Assignment |
A bare number is all that is needed: how many lines below contain the string "collecting"?

Input |

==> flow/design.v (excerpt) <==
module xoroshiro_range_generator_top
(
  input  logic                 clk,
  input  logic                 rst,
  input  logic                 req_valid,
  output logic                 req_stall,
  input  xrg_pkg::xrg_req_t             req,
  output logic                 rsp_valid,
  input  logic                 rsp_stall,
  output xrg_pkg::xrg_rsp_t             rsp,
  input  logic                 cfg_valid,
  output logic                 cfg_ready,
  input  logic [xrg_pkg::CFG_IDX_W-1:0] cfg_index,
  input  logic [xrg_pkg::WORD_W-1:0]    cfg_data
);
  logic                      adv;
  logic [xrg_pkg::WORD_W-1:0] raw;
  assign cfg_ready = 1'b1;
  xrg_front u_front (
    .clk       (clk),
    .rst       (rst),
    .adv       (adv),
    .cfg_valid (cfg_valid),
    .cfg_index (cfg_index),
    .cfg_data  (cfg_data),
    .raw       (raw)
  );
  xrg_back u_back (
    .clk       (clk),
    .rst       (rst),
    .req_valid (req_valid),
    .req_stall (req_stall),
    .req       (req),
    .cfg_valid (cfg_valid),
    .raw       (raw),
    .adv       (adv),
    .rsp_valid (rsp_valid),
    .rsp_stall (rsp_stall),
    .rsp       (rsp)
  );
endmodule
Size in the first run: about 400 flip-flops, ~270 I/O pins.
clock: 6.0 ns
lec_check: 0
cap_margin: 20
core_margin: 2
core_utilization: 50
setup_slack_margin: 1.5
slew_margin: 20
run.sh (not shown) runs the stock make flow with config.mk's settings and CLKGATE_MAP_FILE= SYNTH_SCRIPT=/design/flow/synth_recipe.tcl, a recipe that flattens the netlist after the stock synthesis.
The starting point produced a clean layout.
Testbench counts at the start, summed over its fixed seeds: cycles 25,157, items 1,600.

---

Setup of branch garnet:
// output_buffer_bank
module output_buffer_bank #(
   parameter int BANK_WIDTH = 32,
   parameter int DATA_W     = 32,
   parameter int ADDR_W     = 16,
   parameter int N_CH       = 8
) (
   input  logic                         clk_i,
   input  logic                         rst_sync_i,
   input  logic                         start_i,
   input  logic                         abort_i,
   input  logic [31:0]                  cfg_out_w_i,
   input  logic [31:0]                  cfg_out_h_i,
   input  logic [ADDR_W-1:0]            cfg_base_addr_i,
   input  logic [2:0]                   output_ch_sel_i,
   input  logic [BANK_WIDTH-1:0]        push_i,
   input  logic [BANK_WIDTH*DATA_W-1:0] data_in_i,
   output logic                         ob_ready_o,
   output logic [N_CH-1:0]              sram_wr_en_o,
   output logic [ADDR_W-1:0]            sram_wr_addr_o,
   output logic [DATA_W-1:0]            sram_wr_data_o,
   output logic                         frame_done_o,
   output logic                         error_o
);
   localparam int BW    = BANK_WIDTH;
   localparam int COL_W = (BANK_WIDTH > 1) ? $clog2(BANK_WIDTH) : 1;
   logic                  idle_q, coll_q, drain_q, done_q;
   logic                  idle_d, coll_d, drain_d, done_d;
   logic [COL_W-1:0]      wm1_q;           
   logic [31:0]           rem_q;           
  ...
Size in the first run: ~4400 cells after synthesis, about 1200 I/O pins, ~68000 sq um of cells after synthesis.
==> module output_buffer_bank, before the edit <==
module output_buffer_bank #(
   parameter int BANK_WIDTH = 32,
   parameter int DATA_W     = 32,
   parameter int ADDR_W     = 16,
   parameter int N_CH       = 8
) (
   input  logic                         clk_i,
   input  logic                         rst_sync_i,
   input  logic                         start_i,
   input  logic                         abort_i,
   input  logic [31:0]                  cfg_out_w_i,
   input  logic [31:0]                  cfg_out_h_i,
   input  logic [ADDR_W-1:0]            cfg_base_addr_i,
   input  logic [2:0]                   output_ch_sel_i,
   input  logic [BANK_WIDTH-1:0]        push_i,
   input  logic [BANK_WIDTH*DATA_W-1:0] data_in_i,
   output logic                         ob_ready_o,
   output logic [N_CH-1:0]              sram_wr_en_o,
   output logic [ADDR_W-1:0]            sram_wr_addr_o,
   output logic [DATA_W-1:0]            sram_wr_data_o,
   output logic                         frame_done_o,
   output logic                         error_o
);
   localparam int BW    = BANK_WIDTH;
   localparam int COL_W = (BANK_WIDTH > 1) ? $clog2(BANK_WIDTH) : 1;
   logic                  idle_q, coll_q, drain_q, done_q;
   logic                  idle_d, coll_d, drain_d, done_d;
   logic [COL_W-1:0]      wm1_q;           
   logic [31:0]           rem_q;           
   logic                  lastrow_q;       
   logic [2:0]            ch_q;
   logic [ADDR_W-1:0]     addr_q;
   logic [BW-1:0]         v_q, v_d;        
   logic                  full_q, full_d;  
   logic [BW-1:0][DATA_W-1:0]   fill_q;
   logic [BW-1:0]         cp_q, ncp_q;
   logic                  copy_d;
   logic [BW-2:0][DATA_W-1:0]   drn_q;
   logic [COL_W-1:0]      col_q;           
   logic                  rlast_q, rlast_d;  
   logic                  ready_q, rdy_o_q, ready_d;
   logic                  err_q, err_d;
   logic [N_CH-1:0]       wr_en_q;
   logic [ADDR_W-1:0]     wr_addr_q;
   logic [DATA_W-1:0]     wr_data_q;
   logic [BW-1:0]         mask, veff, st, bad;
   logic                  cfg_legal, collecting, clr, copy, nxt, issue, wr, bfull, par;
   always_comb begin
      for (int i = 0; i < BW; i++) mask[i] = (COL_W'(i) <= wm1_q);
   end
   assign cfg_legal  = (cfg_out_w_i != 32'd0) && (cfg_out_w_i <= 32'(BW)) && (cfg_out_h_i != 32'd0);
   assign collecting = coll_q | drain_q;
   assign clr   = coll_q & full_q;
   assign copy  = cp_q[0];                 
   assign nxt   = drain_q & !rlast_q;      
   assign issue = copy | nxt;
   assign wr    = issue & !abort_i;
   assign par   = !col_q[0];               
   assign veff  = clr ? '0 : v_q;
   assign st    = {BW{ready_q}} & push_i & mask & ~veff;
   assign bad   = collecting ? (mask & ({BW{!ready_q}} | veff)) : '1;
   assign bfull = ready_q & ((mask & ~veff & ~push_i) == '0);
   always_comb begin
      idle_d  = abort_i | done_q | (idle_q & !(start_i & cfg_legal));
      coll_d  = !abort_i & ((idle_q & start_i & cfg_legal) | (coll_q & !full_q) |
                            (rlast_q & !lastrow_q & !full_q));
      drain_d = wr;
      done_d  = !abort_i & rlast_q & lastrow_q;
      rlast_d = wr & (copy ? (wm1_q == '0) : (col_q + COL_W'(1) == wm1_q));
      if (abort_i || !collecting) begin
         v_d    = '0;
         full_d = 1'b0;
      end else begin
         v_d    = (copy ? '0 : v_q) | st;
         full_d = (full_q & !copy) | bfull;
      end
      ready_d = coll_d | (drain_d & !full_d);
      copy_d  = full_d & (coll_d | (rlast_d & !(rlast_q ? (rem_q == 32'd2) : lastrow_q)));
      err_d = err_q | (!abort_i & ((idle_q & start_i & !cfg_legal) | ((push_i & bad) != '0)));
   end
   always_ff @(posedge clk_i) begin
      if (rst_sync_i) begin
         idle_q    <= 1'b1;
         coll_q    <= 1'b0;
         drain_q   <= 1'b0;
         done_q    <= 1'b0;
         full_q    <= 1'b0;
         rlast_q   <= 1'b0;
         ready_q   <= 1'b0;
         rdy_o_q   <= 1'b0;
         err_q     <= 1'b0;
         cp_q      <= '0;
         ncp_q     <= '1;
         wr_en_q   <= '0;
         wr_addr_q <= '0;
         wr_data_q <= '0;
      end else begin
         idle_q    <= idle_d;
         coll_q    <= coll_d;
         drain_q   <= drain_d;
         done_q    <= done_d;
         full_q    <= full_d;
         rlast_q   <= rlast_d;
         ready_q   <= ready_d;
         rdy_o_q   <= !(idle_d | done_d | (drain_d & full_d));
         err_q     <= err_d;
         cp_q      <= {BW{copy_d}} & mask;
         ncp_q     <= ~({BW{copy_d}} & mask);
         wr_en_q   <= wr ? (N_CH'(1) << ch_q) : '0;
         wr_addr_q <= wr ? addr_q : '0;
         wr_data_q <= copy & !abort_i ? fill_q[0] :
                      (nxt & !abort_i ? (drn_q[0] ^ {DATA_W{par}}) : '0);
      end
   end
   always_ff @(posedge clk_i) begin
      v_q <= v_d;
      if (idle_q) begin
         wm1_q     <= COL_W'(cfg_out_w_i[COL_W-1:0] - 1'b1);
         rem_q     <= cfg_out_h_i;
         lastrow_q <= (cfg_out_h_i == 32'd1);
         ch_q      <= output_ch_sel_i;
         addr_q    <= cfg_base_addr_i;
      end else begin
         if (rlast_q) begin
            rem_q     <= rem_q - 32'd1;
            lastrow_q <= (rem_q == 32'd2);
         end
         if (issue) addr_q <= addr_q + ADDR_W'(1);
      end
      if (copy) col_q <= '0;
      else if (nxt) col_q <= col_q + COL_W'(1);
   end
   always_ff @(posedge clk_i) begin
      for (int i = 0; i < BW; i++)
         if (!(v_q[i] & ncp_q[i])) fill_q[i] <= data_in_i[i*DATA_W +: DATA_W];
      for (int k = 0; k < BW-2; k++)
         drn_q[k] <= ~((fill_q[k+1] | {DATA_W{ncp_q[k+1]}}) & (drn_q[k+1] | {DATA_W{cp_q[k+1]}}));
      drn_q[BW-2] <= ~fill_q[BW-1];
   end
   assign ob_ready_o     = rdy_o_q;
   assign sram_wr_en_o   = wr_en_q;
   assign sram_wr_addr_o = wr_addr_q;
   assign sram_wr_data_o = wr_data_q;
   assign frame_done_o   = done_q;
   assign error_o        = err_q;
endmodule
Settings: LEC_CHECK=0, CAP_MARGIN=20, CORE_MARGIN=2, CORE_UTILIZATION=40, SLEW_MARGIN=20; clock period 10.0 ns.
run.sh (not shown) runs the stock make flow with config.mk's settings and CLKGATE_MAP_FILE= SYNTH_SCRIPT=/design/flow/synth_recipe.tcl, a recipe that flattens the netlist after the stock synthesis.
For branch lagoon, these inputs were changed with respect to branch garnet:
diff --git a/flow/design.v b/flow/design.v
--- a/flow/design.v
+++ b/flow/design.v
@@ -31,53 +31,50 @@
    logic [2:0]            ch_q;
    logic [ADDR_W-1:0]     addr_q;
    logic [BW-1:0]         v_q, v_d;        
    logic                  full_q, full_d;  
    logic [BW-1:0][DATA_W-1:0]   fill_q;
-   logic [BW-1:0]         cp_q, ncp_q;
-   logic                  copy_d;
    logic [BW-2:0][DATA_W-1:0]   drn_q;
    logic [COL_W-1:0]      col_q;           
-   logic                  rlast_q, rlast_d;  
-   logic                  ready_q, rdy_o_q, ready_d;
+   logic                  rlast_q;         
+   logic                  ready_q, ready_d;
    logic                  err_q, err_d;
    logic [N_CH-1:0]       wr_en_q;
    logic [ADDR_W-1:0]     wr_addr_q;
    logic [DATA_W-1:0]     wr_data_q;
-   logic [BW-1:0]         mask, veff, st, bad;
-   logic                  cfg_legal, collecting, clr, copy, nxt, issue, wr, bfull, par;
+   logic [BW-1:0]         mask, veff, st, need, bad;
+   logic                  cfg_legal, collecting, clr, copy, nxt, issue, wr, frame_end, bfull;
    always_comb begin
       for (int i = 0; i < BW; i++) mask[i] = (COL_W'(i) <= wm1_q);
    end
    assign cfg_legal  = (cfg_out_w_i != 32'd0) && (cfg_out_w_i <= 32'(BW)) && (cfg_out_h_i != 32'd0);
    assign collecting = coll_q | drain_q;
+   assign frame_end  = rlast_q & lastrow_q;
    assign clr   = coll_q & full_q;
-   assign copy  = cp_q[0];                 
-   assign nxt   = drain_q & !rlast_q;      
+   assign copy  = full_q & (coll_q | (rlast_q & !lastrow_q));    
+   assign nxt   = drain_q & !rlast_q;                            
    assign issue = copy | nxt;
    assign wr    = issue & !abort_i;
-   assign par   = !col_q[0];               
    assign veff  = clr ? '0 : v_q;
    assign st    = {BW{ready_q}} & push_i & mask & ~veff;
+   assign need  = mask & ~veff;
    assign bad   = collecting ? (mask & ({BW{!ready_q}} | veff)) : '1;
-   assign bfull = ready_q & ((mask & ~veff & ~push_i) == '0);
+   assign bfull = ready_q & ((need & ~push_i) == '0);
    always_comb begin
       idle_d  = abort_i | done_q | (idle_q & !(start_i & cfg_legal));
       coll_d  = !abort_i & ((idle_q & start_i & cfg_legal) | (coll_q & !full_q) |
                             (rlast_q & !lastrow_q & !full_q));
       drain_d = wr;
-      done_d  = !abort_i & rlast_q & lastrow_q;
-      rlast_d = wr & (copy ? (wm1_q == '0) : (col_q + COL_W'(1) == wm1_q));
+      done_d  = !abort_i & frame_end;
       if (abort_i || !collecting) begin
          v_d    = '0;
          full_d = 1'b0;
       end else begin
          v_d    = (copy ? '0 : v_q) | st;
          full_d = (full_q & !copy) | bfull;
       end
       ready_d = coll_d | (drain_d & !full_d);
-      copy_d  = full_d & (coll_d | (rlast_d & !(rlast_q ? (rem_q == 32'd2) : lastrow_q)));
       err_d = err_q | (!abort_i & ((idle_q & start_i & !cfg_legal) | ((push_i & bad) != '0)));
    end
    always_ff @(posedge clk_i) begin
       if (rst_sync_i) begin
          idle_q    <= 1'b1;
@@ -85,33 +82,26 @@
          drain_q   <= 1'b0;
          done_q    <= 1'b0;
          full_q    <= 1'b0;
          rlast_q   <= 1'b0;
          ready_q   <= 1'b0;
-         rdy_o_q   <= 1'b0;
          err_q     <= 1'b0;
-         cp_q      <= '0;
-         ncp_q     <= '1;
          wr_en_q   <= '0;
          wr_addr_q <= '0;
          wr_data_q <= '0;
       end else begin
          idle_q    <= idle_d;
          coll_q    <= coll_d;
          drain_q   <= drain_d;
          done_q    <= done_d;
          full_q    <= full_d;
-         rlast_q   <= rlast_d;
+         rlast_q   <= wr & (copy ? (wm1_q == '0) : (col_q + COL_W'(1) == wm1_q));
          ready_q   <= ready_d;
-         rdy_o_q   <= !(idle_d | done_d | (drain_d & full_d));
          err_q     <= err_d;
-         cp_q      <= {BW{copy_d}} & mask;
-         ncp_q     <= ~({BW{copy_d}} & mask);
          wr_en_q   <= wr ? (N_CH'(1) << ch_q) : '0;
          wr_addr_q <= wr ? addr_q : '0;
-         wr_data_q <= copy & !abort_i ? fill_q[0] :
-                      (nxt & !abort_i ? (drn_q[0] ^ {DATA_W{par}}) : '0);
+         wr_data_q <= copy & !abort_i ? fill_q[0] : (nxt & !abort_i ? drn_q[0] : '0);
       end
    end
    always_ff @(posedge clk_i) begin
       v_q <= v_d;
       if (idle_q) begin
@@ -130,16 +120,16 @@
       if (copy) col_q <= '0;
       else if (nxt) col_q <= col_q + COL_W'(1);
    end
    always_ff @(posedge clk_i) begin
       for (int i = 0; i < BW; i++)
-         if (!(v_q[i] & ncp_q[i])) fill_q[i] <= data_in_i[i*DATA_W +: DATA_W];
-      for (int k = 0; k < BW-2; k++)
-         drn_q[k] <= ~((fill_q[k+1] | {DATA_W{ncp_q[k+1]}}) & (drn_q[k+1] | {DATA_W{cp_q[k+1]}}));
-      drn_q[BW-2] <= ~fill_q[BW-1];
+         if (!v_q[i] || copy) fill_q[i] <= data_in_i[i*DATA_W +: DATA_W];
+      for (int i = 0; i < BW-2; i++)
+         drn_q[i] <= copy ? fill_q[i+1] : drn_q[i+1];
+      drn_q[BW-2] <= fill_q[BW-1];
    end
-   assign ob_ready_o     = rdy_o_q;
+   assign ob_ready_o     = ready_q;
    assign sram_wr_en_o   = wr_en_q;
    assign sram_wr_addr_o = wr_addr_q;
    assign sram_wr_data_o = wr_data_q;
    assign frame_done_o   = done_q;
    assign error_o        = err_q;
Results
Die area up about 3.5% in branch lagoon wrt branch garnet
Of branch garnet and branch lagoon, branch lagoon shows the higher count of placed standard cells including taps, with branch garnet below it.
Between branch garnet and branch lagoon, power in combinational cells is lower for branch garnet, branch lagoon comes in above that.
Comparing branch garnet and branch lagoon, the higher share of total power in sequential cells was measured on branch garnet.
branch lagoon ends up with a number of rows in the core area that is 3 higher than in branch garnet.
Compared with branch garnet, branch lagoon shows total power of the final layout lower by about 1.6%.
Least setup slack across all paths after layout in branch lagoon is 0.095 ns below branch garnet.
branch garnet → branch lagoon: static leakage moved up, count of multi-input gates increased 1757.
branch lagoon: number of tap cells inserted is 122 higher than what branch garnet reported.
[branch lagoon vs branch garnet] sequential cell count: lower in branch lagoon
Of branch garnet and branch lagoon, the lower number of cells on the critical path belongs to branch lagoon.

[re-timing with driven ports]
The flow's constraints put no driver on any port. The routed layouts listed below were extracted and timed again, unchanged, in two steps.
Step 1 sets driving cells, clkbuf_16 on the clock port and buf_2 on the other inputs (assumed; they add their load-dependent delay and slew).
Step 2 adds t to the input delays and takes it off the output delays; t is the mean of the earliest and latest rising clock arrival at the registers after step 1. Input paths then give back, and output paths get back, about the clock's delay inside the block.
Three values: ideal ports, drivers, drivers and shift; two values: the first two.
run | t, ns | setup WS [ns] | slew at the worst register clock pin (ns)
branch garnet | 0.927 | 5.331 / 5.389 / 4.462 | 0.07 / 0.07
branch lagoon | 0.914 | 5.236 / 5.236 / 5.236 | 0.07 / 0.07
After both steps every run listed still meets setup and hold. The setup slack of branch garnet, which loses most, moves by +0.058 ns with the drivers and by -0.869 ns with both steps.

---

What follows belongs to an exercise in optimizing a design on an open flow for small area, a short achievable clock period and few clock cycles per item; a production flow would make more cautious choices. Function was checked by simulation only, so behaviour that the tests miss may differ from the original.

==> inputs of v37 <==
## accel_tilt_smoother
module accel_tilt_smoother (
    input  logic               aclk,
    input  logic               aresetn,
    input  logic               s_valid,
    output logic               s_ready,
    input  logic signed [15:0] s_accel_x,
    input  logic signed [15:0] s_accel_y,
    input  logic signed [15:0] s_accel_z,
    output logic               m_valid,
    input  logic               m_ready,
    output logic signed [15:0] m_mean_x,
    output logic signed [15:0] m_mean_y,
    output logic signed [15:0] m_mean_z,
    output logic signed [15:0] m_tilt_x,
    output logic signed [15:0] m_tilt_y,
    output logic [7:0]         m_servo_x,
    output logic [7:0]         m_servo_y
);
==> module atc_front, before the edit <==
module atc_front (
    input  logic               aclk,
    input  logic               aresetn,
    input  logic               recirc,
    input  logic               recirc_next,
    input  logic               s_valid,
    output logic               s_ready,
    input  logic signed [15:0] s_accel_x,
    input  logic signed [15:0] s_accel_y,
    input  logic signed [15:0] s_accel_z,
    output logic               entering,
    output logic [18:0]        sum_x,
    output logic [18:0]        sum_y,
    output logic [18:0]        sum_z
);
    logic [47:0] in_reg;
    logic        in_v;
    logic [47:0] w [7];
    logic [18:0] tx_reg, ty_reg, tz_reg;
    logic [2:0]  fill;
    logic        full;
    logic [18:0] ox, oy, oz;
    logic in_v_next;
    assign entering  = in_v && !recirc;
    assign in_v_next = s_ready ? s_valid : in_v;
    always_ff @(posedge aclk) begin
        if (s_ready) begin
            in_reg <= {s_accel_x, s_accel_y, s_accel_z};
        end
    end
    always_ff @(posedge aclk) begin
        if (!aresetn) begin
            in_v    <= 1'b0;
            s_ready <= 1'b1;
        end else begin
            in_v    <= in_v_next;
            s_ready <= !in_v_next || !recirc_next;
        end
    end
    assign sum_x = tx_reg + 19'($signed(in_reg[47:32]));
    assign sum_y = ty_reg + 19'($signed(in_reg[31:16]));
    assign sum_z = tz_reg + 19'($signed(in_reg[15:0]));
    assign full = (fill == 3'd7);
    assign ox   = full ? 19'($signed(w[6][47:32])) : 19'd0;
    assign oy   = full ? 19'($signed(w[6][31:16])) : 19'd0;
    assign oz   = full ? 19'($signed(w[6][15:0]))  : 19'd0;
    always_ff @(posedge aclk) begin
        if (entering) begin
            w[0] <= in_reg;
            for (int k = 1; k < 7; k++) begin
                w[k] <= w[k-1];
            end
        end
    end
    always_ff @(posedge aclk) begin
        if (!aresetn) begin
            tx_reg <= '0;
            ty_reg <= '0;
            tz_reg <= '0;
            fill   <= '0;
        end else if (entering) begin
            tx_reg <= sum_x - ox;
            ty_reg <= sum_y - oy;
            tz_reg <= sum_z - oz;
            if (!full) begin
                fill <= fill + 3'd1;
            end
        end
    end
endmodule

Result |
9